This course presents a survey of foundational skills, expectations, tools, and techniques used in future engineering and computer science courses. During the semester, students will develop an understanding of the engineering design process and a familiarity with the software and hardware related to programming, fabrication, and rapid prototyping. Students will learn how to design simple web content, write programs in Python, model objects in 2D and 3D, create prototypes via additive and subtractive fabrication, and how best to document and present their work to the outside world. 

This course presents an introduction to computer programming and algorithm development using Python. It is designed to give students a solid foundation in common programming practices and conventions, as well as basic programming techniques. Topics include data types, control structures, lists, dictionaries, functions, basic graphics, and others—all with a strong focus on problem-solving, program design, and documentation. It is presented both as a prerequisite for Advanced Computer Science I and as a general introduction to programming that can be applied to other disciplines. 

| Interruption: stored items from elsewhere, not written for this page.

--- src/sv/alie_pkg.sv ---
// shared constants, codes and types of the array list engine
package alie_pkg;

    // list storage
    localparam int CAPACITY    = 64;
    localparam int MAX_RESULTS = 64;
    localparam int ADDR_W      = $clog2(CAPACITY);
    localparam int CNT_W       = $clog2(CAPACITY + 1);

    // fixed field widths
    localparam int DATA_W     = 32;
    localparam int MODE_W     = 3;
    localparam int POS_W      = 6;
    localparam int STATUS_W   = 2;
    localparam int OUT_CNT_W  = 7;

    // width used for index against length compares
    localparam int CMP_W = (CNT_W > POS_W) ? CNT_W : POS_W + 1;

    // operation codes
    localparam logic [MODE_W-1:0] MODE_CLEAR     = 3'd0;
    localparam logic [MODE_W-1:0] MODE_APPEND    = 3'd1;
    localparam logic [MODE_W-1:0] MODE_INSERT    = 3'd2;
    localparam logic [MODE_W-1:0] MODE_OVERWRITE = 3'd3;
    localparam logic [MODE_W-1:0] MODE_DELETE    = 3'd4;
    localparam logic [MODE_W-1:0] MODE_DUMP      = 3'd5;

    // status codes
    localparam logic [STATUS_W-1:0] ST_OK     = 2'd0;
    localparam logic [STATUS_W-1:0] ST_BADIDX = 2'd1;
    localparam logic [STATUS_W-1:0] ST_FULL   = 2'd2;
    localparam logic [STATUS_W-1:0] ST_EMPTY  = 2'd3;

    // storage port command from the sequencer
    typedef struct packed {
        logic              we;
        logic [ADDR_W-1:0] waddr;
        logic [DATA_W-1:0] wdata;
        logic              re;
        logic [ADDR_W-1:0] raddr;
    } ram_cmd_t;

    // one result item
    typedef struct packed {
        logic [STATUS_W-1:0]      status;
        logic signed [DATA_W-1:0] data_out;
        logic [POS_W-1:0]         word_index;
        logic [OUT_CNT_W-1:0]     count_now;
        logic                     last;
    } res_t;

endpackage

This course presents a continuation of Computer Programming I and is taught using Python. It serves as an alternative to Advanced Computer Science I for students who wish to continue studying programming without the demands of a college-level curriculum. The course begins with a review of the topics covered in Computer Programming I and moves on to introduce classes, recursion, and file I/O. Using existing skills along with the techniques presented with the new topics, students will work toward the completion of one large project over the last six weeks of the course. 

This course is a comprehensive study in C++ programming, equivalent to a first-semester college-level computer science course. It emphasizes problem-solving with an object-oriented approach, as well as algorithm and data structure development and analysis. The course involves several large projects which encourage good program design and documentation. Topics in the course include: variables, control structures, arrays, functions, enums, recursion, classes w/inheritance, searches & sorts, exception handling, and basic file. The course does not specifically prepare students for the AP Computer Science A exam, due to the different languages used in these courses. 

This course is a continuation of C++ programming that was started in Advanced Computer Science I. The class introduces pointers and examines various data structures including single and double-linked lists, stacks, queues, and trees. Enumerated types and inheritance are also studied. These tools are put into practice in several large projects that are designed to help students understand use cases for the data structures studied, and to further develop their problem-solving and project-planning skills. Students learn to produce code that is efficient, reusable, and scalable. 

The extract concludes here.